WORK REQUIRED:
Only those lines in the data below from the line containing "place.gp.congestion = 0.7020" through the line containing "power_mw = 1.220", both included, should be restated word for word.

** SUPPLIED ENTRIES follows **

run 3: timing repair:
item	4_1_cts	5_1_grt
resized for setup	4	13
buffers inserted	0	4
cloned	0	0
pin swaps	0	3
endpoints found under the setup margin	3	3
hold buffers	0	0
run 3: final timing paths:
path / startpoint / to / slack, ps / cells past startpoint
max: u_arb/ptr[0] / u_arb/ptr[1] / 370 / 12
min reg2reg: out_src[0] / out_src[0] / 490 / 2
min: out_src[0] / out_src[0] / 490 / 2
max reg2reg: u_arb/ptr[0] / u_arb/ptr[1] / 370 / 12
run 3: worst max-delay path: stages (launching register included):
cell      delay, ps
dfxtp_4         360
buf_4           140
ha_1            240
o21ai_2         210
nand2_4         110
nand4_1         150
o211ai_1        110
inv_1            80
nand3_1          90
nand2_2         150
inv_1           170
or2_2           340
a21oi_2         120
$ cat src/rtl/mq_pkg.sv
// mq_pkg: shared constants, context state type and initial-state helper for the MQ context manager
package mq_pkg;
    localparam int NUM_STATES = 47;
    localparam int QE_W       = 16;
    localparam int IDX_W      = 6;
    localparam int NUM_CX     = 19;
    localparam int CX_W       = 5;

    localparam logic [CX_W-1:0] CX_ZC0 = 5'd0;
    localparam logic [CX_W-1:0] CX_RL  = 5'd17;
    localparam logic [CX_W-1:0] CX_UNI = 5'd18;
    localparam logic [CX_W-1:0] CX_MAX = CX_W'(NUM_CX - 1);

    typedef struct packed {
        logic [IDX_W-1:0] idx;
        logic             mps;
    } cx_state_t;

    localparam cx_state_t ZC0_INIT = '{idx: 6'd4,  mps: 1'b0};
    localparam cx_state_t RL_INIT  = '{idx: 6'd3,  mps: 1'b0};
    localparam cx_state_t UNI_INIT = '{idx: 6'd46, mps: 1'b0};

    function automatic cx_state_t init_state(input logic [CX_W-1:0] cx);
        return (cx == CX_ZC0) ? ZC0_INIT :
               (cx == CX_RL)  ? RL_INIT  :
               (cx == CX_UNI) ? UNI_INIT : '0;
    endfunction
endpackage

** End of SUPPLIED ENTRIES **
** SUPPLIED ENTRIES follows **

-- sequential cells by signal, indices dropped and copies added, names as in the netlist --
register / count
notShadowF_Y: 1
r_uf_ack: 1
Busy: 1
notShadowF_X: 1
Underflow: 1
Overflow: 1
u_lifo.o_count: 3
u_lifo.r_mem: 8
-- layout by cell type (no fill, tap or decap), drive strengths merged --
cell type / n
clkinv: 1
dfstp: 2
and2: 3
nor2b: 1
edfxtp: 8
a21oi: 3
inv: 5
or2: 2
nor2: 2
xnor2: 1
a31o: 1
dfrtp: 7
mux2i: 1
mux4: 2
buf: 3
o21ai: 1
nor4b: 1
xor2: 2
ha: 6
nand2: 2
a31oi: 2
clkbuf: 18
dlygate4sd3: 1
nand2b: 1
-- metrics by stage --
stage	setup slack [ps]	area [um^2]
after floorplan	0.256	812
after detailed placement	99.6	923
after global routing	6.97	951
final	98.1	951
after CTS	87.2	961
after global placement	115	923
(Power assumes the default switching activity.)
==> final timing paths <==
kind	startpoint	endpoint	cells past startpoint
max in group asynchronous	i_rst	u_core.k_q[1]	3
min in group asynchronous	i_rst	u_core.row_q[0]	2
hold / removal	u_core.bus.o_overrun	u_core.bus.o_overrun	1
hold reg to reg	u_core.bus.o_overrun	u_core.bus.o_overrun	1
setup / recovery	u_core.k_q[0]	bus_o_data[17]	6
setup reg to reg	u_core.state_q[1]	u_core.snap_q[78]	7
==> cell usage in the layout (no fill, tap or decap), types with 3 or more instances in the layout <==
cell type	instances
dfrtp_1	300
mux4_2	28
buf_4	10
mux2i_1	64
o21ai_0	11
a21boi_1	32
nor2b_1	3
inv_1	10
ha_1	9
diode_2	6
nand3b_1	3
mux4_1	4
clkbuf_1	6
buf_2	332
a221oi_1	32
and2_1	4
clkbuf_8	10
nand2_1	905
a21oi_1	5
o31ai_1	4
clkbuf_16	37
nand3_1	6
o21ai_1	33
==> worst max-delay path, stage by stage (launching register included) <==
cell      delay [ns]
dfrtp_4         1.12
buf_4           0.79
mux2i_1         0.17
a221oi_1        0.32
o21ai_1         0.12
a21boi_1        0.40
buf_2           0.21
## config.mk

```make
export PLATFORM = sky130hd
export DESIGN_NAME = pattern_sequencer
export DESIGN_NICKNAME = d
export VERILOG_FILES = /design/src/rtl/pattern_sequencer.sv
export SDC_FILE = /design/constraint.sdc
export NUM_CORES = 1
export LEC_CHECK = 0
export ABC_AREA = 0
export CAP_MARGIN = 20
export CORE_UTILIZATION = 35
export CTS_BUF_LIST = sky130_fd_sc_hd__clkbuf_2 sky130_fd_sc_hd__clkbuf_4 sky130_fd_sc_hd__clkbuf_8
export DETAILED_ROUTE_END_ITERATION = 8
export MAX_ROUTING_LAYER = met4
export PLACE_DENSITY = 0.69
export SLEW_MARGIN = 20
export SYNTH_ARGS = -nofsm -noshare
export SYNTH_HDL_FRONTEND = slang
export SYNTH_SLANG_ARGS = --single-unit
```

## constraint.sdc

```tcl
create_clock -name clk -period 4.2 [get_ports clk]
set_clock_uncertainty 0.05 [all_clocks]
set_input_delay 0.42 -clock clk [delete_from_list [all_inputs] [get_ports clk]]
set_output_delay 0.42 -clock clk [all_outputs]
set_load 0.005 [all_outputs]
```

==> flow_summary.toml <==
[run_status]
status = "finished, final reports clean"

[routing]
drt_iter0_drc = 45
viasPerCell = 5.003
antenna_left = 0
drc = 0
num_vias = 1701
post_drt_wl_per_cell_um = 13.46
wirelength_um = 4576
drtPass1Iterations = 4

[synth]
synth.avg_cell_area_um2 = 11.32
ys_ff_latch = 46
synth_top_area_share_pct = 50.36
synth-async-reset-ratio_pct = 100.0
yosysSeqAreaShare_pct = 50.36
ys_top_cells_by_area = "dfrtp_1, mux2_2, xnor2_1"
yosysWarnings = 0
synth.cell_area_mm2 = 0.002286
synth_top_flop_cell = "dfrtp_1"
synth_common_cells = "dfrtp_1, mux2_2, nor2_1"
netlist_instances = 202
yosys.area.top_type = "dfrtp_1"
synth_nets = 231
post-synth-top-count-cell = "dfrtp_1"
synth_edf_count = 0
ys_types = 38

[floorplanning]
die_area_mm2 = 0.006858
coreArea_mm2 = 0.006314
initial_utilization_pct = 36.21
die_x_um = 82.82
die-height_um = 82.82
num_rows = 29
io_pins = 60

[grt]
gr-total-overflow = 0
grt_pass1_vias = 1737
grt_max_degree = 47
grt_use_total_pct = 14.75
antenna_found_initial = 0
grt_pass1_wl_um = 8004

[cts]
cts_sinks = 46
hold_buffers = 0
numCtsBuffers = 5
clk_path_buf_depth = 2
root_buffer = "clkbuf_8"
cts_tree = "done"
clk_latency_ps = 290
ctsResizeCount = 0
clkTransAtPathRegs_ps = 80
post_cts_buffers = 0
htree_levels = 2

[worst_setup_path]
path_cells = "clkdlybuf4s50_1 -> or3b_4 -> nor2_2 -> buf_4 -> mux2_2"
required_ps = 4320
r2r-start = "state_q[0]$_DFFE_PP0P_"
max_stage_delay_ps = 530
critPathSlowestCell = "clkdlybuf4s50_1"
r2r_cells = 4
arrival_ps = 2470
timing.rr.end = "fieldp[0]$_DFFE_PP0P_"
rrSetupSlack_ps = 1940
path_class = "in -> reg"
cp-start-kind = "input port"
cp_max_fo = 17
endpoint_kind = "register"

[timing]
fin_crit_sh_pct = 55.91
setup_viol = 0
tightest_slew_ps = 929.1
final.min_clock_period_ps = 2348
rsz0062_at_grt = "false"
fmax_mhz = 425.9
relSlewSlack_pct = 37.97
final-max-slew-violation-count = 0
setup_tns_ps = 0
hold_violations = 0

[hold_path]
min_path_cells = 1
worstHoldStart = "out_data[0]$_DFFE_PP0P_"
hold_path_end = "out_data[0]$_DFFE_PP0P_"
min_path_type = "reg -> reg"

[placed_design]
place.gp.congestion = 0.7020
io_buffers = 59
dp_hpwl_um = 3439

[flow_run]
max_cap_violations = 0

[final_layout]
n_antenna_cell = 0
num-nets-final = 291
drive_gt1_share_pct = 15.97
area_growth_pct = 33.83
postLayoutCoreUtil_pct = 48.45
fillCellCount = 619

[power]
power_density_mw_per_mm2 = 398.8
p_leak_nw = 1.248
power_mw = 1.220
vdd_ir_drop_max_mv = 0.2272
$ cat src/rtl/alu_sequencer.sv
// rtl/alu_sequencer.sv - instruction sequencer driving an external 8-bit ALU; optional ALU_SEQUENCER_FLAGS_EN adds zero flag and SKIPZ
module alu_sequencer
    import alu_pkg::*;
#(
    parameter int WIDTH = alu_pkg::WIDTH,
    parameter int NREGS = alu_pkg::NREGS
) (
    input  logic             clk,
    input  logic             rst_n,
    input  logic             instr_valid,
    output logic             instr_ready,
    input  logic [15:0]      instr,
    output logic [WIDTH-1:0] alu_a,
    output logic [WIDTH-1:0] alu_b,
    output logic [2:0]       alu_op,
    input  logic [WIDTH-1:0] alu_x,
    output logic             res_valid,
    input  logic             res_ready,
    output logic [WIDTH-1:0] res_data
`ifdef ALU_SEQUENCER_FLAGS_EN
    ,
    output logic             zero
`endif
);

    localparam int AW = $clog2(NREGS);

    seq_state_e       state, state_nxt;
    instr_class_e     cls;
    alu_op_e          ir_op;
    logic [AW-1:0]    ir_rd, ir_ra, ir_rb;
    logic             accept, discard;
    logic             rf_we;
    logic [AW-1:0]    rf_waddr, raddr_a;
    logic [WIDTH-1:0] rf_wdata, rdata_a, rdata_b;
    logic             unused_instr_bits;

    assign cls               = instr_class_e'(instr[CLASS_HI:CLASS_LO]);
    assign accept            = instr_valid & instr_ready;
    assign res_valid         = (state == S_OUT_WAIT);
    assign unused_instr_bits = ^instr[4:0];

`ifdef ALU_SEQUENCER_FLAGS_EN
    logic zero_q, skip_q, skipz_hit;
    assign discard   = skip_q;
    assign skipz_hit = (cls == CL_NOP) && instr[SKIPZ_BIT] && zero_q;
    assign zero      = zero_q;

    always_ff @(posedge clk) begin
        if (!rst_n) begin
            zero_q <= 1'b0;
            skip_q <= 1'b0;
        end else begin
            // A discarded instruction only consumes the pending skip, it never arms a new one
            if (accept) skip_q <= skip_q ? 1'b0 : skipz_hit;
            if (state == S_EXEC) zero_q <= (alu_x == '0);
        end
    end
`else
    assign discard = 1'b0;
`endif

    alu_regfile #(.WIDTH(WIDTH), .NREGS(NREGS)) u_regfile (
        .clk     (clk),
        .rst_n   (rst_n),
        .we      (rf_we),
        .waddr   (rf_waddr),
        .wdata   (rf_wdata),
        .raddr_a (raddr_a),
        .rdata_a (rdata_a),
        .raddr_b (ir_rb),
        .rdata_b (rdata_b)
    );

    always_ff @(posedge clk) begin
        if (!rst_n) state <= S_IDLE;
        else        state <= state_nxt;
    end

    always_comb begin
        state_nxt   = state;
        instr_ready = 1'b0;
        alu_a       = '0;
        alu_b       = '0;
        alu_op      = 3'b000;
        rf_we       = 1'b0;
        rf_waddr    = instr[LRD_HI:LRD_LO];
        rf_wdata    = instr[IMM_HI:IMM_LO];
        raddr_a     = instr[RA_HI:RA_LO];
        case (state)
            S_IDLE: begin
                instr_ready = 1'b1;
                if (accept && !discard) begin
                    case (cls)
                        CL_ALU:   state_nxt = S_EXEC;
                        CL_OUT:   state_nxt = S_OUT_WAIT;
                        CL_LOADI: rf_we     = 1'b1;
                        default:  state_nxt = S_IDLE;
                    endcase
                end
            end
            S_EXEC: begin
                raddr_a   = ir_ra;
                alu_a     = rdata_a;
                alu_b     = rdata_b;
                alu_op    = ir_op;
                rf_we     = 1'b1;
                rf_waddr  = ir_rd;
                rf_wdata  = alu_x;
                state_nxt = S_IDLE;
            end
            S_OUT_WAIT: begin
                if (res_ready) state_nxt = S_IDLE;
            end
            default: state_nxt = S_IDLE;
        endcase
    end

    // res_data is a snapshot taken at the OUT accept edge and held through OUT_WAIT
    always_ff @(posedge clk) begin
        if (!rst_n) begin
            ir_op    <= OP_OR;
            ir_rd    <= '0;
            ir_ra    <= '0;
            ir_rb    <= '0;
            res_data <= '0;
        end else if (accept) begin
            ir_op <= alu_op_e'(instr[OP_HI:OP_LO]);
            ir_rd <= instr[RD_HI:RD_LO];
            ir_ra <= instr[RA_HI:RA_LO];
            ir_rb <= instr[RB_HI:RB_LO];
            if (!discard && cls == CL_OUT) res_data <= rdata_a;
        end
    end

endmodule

** End of SUPPLIED ENTRIES **

ANSWER TO THE PROBLEM:
place.gp.congestion = 0.7020
io_buffers = 59
dp_hpwl_um = 3439

[flow_run]
max_cap_violations = 0

[final_layout]
n_antenna_cell = 0
num-nets-final = 291
drive_gt1_share_pct = 15.97
area_growth_pct = 33.83
postLayoutCoreUtil_pct = 48.45
fillCellCount = 619

[power]
power_density_mw_per_mm2 = 398.8
p_leak_nw = 1.248
power_mw = 1.220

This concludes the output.